PZPN zadecydował, w Ekstraklasie zagra 18 drużyn od sezonu 2021/22

  • Data publikacji: 21.02.2020, 13:49

Długo spekulowano o tym pomyśle, ale prezes PZPN Zbigniew Boniek w końcu dopiął swego - od sezonu 2021/22 Ekstraklasa powiększy się o dwie drużyny. W sumie o mistrzostwo Polski powalczy 18 klubów. 

 

Decyzję podjęto na piątkowym posiedzeniu Zarządu Polskiego Związku Piłki Nożnej, na którym pojawili się przedstawiciele wszystkich 16 klubów PKO Ekstraklasy.
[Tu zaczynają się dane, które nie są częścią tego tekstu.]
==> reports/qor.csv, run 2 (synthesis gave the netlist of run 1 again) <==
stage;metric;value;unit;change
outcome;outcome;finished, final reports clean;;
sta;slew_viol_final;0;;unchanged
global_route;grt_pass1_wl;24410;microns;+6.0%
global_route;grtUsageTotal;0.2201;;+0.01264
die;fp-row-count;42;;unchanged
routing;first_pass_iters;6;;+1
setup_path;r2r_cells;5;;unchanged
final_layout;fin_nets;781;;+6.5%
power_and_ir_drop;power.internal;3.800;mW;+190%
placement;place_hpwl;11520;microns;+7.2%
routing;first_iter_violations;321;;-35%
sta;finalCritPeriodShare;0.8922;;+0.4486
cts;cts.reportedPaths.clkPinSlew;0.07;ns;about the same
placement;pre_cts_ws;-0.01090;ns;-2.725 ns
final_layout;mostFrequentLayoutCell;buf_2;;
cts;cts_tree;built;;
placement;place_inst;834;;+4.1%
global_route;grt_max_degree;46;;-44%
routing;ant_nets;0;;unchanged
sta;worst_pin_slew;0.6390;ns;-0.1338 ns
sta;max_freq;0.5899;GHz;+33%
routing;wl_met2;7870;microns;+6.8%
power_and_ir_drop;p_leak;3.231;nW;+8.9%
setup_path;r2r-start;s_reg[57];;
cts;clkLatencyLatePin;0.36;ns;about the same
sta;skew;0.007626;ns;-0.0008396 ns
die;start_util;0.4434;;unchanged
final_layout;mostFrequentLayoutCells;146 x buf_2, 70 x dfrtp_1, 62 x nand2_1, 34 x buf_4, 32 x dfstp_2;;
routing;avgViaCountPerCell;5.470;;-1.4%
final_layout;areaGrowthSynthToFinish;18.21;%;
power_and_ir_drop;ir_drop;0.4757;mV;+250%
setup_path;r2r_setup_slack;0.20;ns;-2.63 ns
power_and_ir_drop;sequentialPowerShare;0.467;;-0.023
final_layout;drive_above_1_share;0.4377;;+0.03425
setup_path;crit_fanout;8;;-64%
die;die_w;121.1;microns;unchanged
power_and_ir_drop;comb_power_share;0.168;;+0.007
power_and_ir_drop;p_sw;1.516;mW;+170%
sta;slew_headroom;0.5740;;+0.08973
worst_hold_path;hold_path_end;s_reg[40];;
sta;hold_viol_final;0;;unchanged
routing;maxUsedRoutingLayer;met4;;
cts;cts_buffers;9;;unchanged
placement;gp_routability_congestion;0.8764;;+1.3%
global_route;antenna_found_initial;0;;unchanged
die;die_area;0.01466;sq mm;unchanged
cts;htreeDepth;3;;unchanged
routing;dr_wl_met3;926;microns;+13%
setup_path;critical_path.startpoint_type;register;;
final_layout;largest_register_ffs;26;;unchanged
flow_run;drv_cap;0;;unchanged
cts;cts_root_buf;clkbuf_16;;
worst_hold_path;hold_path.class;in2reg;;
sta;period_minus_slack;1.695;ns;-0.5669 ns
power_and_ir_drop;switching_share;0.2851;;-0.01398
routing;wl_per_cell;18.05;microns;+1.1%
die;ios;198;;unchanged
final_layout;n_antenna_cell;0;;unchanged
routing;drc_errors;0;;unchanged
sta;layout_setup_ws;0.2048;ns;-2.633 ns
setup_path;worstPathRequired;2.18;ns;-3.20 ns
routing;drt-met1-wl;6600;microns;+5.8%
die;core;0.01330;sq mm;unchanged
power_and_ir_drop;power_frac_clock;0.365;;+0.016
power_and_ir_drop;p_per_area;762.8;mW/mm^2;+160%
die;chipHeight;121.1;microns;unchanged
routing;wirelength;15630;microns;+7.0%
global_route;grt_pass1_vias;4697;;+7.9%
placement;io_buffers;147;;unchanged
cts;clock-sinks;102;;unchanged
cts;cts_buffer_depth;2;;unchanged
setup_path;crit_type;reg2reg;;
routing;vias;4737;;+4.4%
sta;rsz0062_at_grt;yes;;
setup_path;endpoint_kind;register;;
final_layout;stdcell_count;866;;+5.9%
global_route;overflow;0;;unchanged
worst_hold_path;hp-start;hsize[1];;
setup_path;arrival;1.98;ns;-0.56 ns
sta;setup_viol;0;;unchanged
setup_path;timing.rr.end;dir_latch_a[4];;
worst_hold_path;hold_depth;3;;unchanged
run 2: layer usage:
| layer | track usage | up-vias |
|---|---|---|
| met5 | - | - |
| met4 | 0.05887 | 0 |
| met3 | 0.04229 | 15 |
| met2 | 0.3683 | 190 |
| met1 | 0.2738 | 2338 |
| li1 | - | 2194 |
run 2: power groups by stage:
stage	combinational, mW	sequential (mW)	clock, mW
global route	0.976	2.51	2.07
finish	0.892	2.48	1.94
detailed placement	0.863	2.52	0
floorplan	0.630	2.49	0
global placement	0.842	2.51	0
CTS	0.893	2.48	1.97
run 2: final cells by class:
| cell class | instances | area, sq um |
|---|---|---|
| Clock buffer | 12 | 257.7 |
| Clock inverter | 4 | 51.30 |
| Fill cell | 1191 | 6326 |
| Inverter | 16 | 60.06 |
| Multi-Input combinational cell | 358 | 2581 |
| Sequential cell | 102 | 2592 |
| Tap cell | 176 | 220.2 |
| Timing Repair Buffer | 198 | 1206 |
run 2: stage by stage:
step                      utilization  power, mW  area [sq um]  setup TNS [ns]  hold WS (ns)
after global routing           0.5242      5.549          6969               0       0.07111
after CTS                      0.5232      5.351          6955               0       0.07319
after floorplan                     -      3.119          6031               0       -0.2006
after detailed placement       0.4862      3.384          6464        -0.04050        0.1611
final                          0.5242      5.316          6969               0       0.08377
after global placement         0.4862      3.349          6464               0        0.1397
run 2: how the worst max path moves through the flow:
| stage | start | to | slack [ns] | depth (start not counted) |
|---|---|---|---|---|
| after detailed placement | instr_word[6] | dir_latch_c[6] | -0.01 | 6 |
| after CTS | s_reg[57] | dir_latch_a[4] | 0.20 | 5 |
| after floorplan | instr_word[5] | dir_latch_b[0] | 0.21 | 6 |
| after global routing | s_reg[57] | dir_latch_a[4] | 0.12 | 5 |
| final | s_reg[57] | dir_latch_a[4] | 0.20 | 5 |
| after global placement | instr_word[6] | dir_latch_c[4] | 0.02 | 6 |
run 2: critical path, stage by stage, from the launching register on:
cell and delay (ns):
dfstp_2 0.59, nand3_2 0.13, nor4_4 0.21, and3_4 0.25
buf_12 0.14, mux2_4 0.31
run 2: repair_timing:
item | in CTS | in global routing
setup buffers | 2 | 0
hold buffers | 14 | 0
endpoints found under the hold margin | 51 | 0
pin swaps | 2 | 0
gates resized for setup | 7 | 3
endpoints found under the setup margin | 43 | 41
`src/hw/gs_seq_defs.svh`:
```
// Offsets, field positions, reset values and timing counts of the sequencer.
// Assumes an APB slave with 32-bit data and one aligned word per register.
`ifndef GS_SEQ_DEFS_SVH
`define GS_SEQ_DEFS_SVH

// Register byte offsets
`define OFS_CTRL     12'h000
`define OFS_EXPOSURE 12'h004
`define OFS_CYCLE    12'h008
`define OFS_FRAME    12'h00C
`define OFS_IFRAME   12'h010
`define OFS_STATUS   12'h014
`define OFS_DROPPED  12'h018

// Control fields
`define CTRL_MODE_LSB 0
`define CTRL_MODE_MSB 1
`define CTRL_ACQ_BIT  2

// Reset values
`define RST_EXPOSURE 32'h0000_0500
`define RST_CYCLE    32'h0000_1000
`define RST_FRAME    32'h0000_0438
`define RST_IFRAME   32'h0000_0002

// Timing: one row is a full row readout in sensor clocks
`define ROW_CLOCKS      12'hA40
`define XFER_CLOCKS     12'h010
`define CLEAR_CLOCKS    12'h008
`define NONOVL_MIN_ROWS 32'h0000_0003
`define START_DLY_ROWS  32'h0000_0001

`endif

```
`src/hw/gs_seq_pkg.sv`:
```
// Types shared by the sequencer files.
// Assumes gs_seq_defs.svh is compiled alongside.
package gs_seq_pkg;
  // Triggering mode selected by software
  typedef enum logic [1:0] {
    MODE_EXT_EXP_NONOVL = 2'h0,
    MODE_EXT_EXP_OVL    = 2'h1,
    MODE_EXT_START_OFF  = 2'h2,
    MODE_EXT_START_ON   = 2'h3
  } mode_e;

  // Sequencer states, one-hot
  typedef enum logic [7:0] {
    ST_IDLE    = 8'h01,
    ST_CLEAR   = 8'h02,
    ST_REF     = 8'h04,
    ST_EXPOSE  = 8'h08,
    ST_XFER    = 8'h10,
    ST_SIG     = 8'h20,
    ST_INTER   = 8'h40,
    ST_WAIT    = 8'h80
  } state_e;
endpackage

```
`src/hw/trigger_sync.sv`:
```
// Synchroniser and edge detector for the external trigger pin.
// Assumes the pin is asynchronous to pclk.
`timescale 1ns/1ps
`default_nettype none
module trigger_sync (
  // Clock and reset
  input  wire logic clk,
  input  wire logic rst_n,
  // Pin and detected events
  input  wire logic pin,
  output logic      level,
  output logic      rise,
  output logic      fall
);
  logic meta;
  logic stage;
  logic prev;

  // RULE24: two stages, then edges
  // The first stage feeds only the second, so no logic sees a metastable value
  always_ff @(posedge clk or negedge rst_n) begin
    if (!rst_n) begin
      meta  <= 1'b0;
      stage <= 1'b0;
      prev  <= 1'b0;
    end else begin
      meta  <= pin;
      stage <= meta;
      prev  <= stage;
    end
  end

  assign level = stage;
  assign rise  = stage & ~prev;
  assign fall  = ~stage & prev;
endmodule
`default_nettype wire

```
`src/hw/gs_trigger_sequencer.sv`:
```
// Global shutter trigger sequencer: external exposure and external start modes.
// Assumes an APB master on pclk and an asynchronous trigger pin.
// What this block does
// RULE1: Idle keeps the sensor in a continuous pre-scan readout.
// RULE2: Non-overlap external exposure: trigger pulses clear, exposure follows trigger high.
// RULE3: Non-overlap: reference frame readout starts right at exposure start.
// RULE4: Trigger fall ends exposure by global charge transfer, then signal readout.
// RULE5: A fall before reference readout ends is ignored; wait for a later one.
// RULE6: Trigger source holds high at least one frame plus three rows.
// RULE7: Trigger period at least width plus frame, interframe and six rows.
// RULE8: Overlap: each rise starts signal readout and a new exposure.
// RULE9: Overlap: rise-to-rise interval is exposure and cycle time.
// RULE10: Overlap: first rise starts exposure; its bogus frame is dropped.
// RULE11: Overlap: signal frame then reference frame after each edge.
// RULE12: Overlap: rises during signal or reference readout are ignored.
// RULE13: Ready output high only while a rise would be accepted.
// RULE14: Overlap exposure starts one charge transfer after the edge.
// RULE15: Trigger source holds each trigger high two sensor clocks.
// RULE16: External start waits for one trigger, then runs internally timed.
// RULE17: External start: ready high while the start trigger is detectable.
// RULE18: Start overlap off: short and long exposure ranges allowed.
// RULE19: Start overlap on: exposure from frame plus interframe plus row, delay 1-2 rows.
// RULE20: Exposure writes rejected during acquisition in external exposure modes.
// RULE21: One row is 2624 sensor clocks.
// RULE22: One frame is the configured rows per sensor half.
// RULE23: Exposure is counted in whole rows.
// RULE24: Trigger is synchronised and edge detected.
// RULE25: Counters are 32 bits wide in rows.
`timescale 1ns/1ps
`default_nettype none
`include "gs_seq_defs.svh"
module gs_trigger_sequencer (
  // Clock and reset
  input  wire logic        pclk,
  input  wire logic        presetn,
  // APB slave
  input  wire logic        psel,
  input  wire logic        penable,
  input  wire logic        pwrite,
  input  wire logic [11:0] paddr,
  input  wire logic [31:0] pwdata,
  output logic [31:0]      prdata,
  output logic             pready,
  output logic             pslverr,
  // Trigger pin
  input  wire logic        external_trigger_input,
  // Sensor controls
  output logic             global_clear,
  output logic             charge_transfer,
  output logic             prescan_read,
  output logic             ref_read,
  output logic             sig_read,
  output logic             frame_valid,
  output logic             ready
);

  // ------------------------------------------------------------
  // Registers and state
  // ------------------------------------------------------------
  logic [1:0]  mode;
  logic        acq;
  logic [31:0] exposure;
  logic [31:0] cycle;
  logic [31:0] frame_rows;
  logic [31:0] iframe_rows;
  logic [31:0] dropped;
  gs_seq_pkg::state_e state;
  gs_seq_pkg::state_e next_state;
  logic [11:0] clk_cnt;
  logic [31:0] row_cnt;
  logic [31:0] exp_cnt;
  logic [31:0] cyc_cnt;
  logic        started;
  logic        first_done;
  logic        trig_rise;
  logic        trig_fall;

  // Trigger pin passes two flops before any decode reads it
  // Level is left open: only the edges steer the sequence
  trigger_sync u_sync (
    .clk   (pclk),
    .rst_n (presetn),
    .pin   (external_trigger_input),
    .level (),
    .rise  (trig_rise),
    .fall  (trig_fall)
  );

  // ------------------------------------------------------------
  // Helpers
  // ------------------------------------------------------------
  // Saturating increment keeps long exposures from wrapping
  function automatic logic [31:0] inc_sat(input logic [31:0] v);
    inc_sat = (v == 32'hFFFF_FFFF) ? v : v + 32'h0000_0001;
  endfunction

  // ------------------------------------------------------------
  // APB decode
  // ------------------------------------------------------------
  wire access   = psel & penable;
  wire wr_en    = access & pwrite;
  wire hit_ctrl = (paddr == `OFS_CTRL);
  wire hit_exp  = (paddr == `OFS_EXPOSURE);
  wire hit_cyc  = (paddr == `OFS_CYCLE);
  wire hit_frm  = (paddr == `OFS_FRAME);
  wire hit_ifr  = (paddr == `OFS_IFRAME);
  wire hit_sts  = (paddr == `OFS_STATUS);
  wire hit_drp  = (paddr == `OFS_DROPPED);
  wire mapped   = hit_ctrl | hit_exp | hit_cyc | hit_frm | hit_ifr | hit_sts | hit_drp;
  wire ext_exp  = (mode == gs_seq_pkg::MODE_EXT_EXP_NONOVL) |
                  (mode == gs_seq_pkg::MODE_EXT_EXP_OVL);
  // RULE20: lock exposure in external exposure
  wire exp_lock = acq & ext_exp;
  // Errored writes are answered with pslverr and store nothing
  wire wr_err   = wr_en & (~mapped | hit_sts | hit_drp | (hit_exp & exp_lock));
  wire [31:0] status_word = {20'h0_0000, ready, started, first_done, acq, state};
  // Read mux; unmapped offsets read as zero
  wire [31:0] rd_word =
    hit_ctrl ? {29'h0000_0000, acq, mode} :
    hit_exp  ? exposure :
    hit_cyc  ? cycle :
    hit_frm  ? frame_rows :
    hit_ifr  ? iframe_rows :
    hit_sts  ? status_word :
    hit_drp  ? dropped : 32'h0000_0000;

  // Zero-wait-state APB answer: pready rises the cycle after setup
  // Read data is captured in the setup cycle so it stands with pready
  always_ff @(posedge pclk or negedge presetn) begin
    if (!presetn) begin
      pready  <= 1'b0;
      prdata  <= 32'h0000_0000;
      pslverr <= 1'b0;
    end else begin
      pready  <= psel & ~penable;
      prdata  <= (psel & ~penable & ~pwrite) ? rd_word : prdata;
      pslverr <= psel & ~penable & (~mapped | (pwrite & (hit_sts | hit_drp |
                 (hit_exp & exp_lock))));
    end
  end

  // Register writes take effect at the access edge with pready high
  wire wr_take = wr_en & pready & ~wr_err;
  always_ff @(posedge pclk or negedge presetn) begin
    if (!presetn) begin
      mode        <= 2'h0;
      acq         <= 1'b0;
      exposure    <= `RST_EXPOSURE;
      cycle       <= `RST_CYCLE;
      frame_rows  <= `RST_FRAME;
      iframe_rows <= `RST_IFRAME;
    end else if (wr_take) begin
      // Limitation: new exposure and cycle values apply at the next compare
      if (hit_ctrl) begin
        // Mode is frozen while acquiring so a running sequence keeps its shape
        mode <= acq ? mode : pwdata[`CTRL_MODE_MSB:`CTRL_MODE_LSB];
        acq  <= pwdata[`CTRL_ACQ_BIT];
      end
      // RULE23: exposure held in rows
      if (hit_exp) exposure <= (pwdata == 32'h0) ? 32'h0000_0001 : pwdata;
      if (hit_cyc) cycle <= pwdata;
      // RULE22: frame rows from region size
      if (hit_frm) frame_rows <= (pwdata == 32'h0) ? 32'h0000_0001 : pwdata;
      if (hit_ifr) iframe_rows <= pwdata;
    end
  end

  // ------------------------------------------------------------
  // Row timebase
  // ------------------------------------------------------------
  // The row counter restarts on every state change, so each state
  // measures its own length from its entry, in whole rows, or in clocks in CLEAR and XFER
  // RULE21: row tick every 2624 clocks
  wire row_tick = (clk_cnt == `ROW_CLOCKS - 12'h001);
  wire frame_done = row_tick & (row_cnt + 32'h1 >= frame_rows);
  wire ifr_done   = row_tick & (row_cnt + 32'h1 >= iframe_rows);
  wire xfer_done  = (clk_cnt == `XFER_CLOCKS - 12'h001);
  wire clear_done = (clk_cnt == `CLEAR_CLOCKS - 12'h001);
  wire is_ovl_exp = (mode == gs_seq_pkg::MODE_EXT_EXP_OVL);
  wire is_start   = ~ext_exp;
  // RULE18: short exposure fits within reference read
  wire short_exp  = (mode == gs_seq_pkg::MODE_EXT_START_OFF) &
                    (exposure <= frame_rows + `NONOVL_MIN_ROWS);
  // Internal timing for start modes: end exposure once counted rows reach target
  wire exp_reached = (exp_cnt >= exposure);
  // RULE19: overlap-on start needs frame plus interframe plus row
  wire ovl_min_ok  = exp_cnt >= frame_rows + iframe_rows + 32'h1;

  // ------------------------------------------------------------
  // Next state
  // ------------------------------------------------------------
  // One state per readout phase; readout lengths come from the row counters
  // Triggers are only looked at in IDLE and EXPOSE, so ignored edges do no harm
  always_comb begin
    next_state = state;
    unique case (state)
      gs_seq_pkg::ST_IDLE: begin
        // RULE1: pre-scan while waiting
        // RULE16: one start trigger only
        if (acq & trig_rise & (ext_exp | ~started)) begin
          // RULE14: overlap edges go straight to charge transfer
          // Start modes spend one row in WAIT before the clear
          if (is_ovl_exp) next_state = gs_seq_pkg::ST_XFER;
          else if (is_start) next_state = gs_seq_pkg::ST_WAIT;
          else next_state = gs_seq_pkg::ST_CLEAR;
        end
      end
      gs_seq_pkg::ST_WAIT: begin
        // RULE19: start delay of one row
        if (!acq) next_state = gs_seq_pkg::ST_IDLE;
        else if (row_tick) next_state = gs_seq_pkg::ST_CLEAR;
      end
      gs_seq_pkg::ST_CLEAR: begin
        // RULE2: clear pulse opens exposure
        if (clear_done) next_state = gs_seq_pkg::ST_REF;
      end
      gs_seq_pkg::ST_REF: begin
        // RULE3: reference read during exposure
        if (frame_done) next_state = gs_seq_pkg::ST_EXPOSE;
      end
      gs_seq_pkg::ST_EXPOSE: begin
        // RULE5: fall only counts after reference read
        // RULE4: fall ends exposure
        if (!acq) next_state = gs_seq_pkg::ST_IDLE;
        else if (mode == gs_seq_pkg::MODE_EXT_EXP_NONOVL) begin
          if (trig_fall) next_state = gs_seq_pkg::ST_XFER;
        end else if (is_ovl_exp) begin
          // RULE8: rise ends exposure and starts next
          if (trig_rise) next_state = gs_seq_pkg::ST_XFER;
        end else if (exp_reached &
                     ((mode != gs_seq_pkg::MODE_EXT_START_ON) | ovl_min_ok)) begin
          next_state = gs_seq_pkg::ST_XFER;
        end
      end
      gs_seq_pkg::ST_XFER: begin
        if (xfer_done) next_state = gs_seq_pkg::ST_SIG;
      end
      gs_seq_pkg::ST_SIG: begin
        // RULE11: signal frame before next reference
        if (frame_done) next_state = gs_seq_pkg::ST_INTER;
      end
      // Interframe gap, then the next cycle or back to idle
      gs_seq_pkg::ST_INTER: begin
        if (!ifr_done) next_state = gs_seq_pkg::ST_INTER;
        else if (!acq) next_state = gs_seq_pkg::ST_IDLE;
        else if (is_ovl_exp) next_state = gs_seq_pkg::ST_REF;
        else if (is_start & (cyc_cnt >= cycle)) next_state = gs_seq_pkg::ST_CLEAR;
        else if (is_start) next_state = gs_seq_pkg::ST_INTER;
        else next_state = gs_seq_pkg::ST_IDLE;
      end
      default: next_state = gs_seq_pkg::ST_IDLE;
    endcase
  end

  // ------------------------------------------------------------
  // State, timebase and row counters
  // ------------------------------------------------------------
  wire state_change = (next_state != state);
  always_ff @(posedge pclk or negedge presetn) begin
    if (!presetn) begin
      state   <= gs_seq_pkg::ST_IDLE;
      clk_cnt <= 12'h000;
      row_cnt <= 32'h0000_0000;
    end else begin
      state   <= next_state;
      clk_cnt <= (state_change | row_tick) ? 12'h000 : clk_cnt + 12'h001;
      row_cnt <= state_change ? 32'h0000_0000 : (row_tick ? row_cnt + 32'h1 : row_cnt);
    end
  end

  // Saturation keeps a very long exposure from wrapping to a short one
  // RULE25: 32-bit exposure and cycle counts
  // RULE9: exposure measured from clear, or in overlap from the previous transfer, to transfer
  wire exp_restart = (state == gs_seq_pkg::ST_CLEAR) |
                     ((state == gs_seq_pkg::ST_XFER) & is_ovl_exp);
  always_ff @(posedge pclk or negedge presetn) begin
    if (!presetn) begin
      exp_cnt <= 32'h0000_0000;
      cyc_cnt <= 32'h0000_0000;
    end else begin
      exp_cnt <= exp_restart ? 32'h0000_0000 : (row_tick ? inc_sat(exp_cnt) : exp_cnt);
      cyc_cnt <= (state == gs_seq_pkg::ST_CLEAR) ? 32'h0000_0000 :
                 (row_tick ? inc_sat(cyc_cnt) : cyc_cnt);
    end
  end

  // ------------------------------------------------------------
  // Acquisition bookkeeping
  // ------------------------------------------------------------
  // Started blocks a second start trigger; first_done marks the dropped frame
  // Both clear with acq so a new acquisition drops its first overlap frame again
  // RULE10: first overlap frame is discarded
  wire sig_end = (state == gs_seq_pkg::ST_SIG) & frame_done;
  always_ff @(posedge pclk or negedge presetn) begin
    if (!presetn) begin
      started    <= 1'b0;
      first_done <= 1'b0;
      dropped    <= 32'h0000_0000;
    end else if (!acq) begin
      started    <= 1'b0;
      first_done <= 1'b0;
    end else begin
      started    <= started | (trig_rise & (state == gs_seq_pkg::ST_IDLE));
      first_done <= first_done | sig_end;
      dropped    <= (sig_end & is_ovl_exp & ~first_done) ? inc_sat(dropped) : dropped;
    end
  end

  // ------------------------------------------------------------
  // Sensor and ready outputs, all registered
  // ------------------------------------------------------------
  // Outputs decode next_state so they line up with the state register
  // Ready is registered too, so it changes with the state it describes
  // RULE12: rises during readout not accepted
  // RULE13: ready tracks edge acceptance
  // RULE17: ready while start is detectable
  wire next_ready =
    acq & (ext_exp ? ((next_state == gs_seq_pkg::ST_IDLE) |
                      (is_ovl_exp & (next_state == gs_seq_pkg::ST_EXPOSE)))
                   : ((next_state == gs_seq_pkg::ST_IDLE) & ~started));
  always_ff @(posedge pclk or negedge presetn) begin
    if (!presetn) begin
      global_clear    <= 1'b0;
      charge_transfer <= 1'b0;
      prescan_read    <= 1'b1;
      ref_read        <= 1'b0;
      sig_read        <= 1'b0;
      frame_valid     <= 1'b0;
      ready           <= 1'b0;
    end else begin
      global_clear    <= (next_state == gs_seq_pkg::ST_CLEAR) |
                         (is_ovl_exp & (next_state == gs_seq_pkg::ST_XFER) & ~first_done &
                          (state == gs_seq_pkg::ST_IDLE));
      charge_transfer <= (next_state == gs_seq_pkg::ST_XFER);
      prescan_read    <= (next_state == gs_seq_pkg::ST_IDLE) |
                         (next_state == gs_seq_pkg::ST_WAIT);
      ref_read        <= (next_state == gs_seq_pkg::ST_REF) |
                         ((next_state == gs_seq_pkg::ST_EXPOSE) & short_exp);
      sig_read        <= (next_state == gs_seq_pkg::ST_SIG);
      frame_valid     <= (next_state == gs_seq_pkg::ST_SIG) & ~(is_ovl_exp & ~first_done);
      ready           <= next_ready;
    end
  end

endmodule
`default_nettype wire

```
Uchwała została jednogłośnie zatwierdzona. W najwyżej polskiej lidze od sezonu 2021/22 zagra 18 drużyn, które rozegrają 34 kolejki. Tym samym nie będzie już rund finałowych, które odbywały się po podziale na grupy. Według projektu w sezonie przejściowym 2020/2021 z Ekstraklasy spadnie tylko jeden zespół (w obecnym sezonie trzy), a z Fortuna I ligi awansują dwa zespoły bezpośrednio. Trzecią drużynę wyłonią baraże, w których wezmą udział kluby z miejsc 3-6. 

 

W Polsce wrócono więc do sytemu 18-drużynowego. Taka formuła była w naszym kraju obecna w latach 1991-1998. System ESA 37, który dzielił ligę na dwie grupy, a o mistrzostwie kraju i spadkach decydowały grupy finałowe trwał od sezonu 2013/14. W przyszłym roku nastąpi jego kres. 

 

Za powiększeniem ligi najbardziej optował prezes PZPN - Zbigniew Boniek. 63-latek argumentował swoje stanowisko przede wszystkim tym, że taki duży kraj jak Polska powinien mieć więcej klubów w najwyższej lidze. Dzięki temu Ekstraklasa może dotrzeć do rejonów, w których obecnie jej nie ma, jak na przykład województwo podkarpackie, z którego awansować mogłaby Stal Mielec. Jednocześnie jednak w ostatnich latach do Ekstraklasy trafiają drużyny niegotowe, które po roku w najwyższej klasie rozgrywkowej spadają do 1. Ligi. Tak było rok temu w przypadku Zagłębia Sosnowiec i Miedzi Legnica. W tym sezonie zaś beniaminek z Łodzi jest czerwoną latarnią ligi, a Raków Częstochowa zmaga się z kłopotami przy licencji na stadion. W rezultacie klub Michała Świerczewskiego może wywalczyć sportowe utrzymanie, ale nie otrzyma licencji na grę w Ekstraklasie w przyszłym sezonie. Przy powiększeniu ligi zatem pojawią się pytania, czy mamy na tyle dobrych i bogatych drużyn w kraju, by mogły one stoczyć wyrównany pojedynek w drodze o mistrzostwo Polski.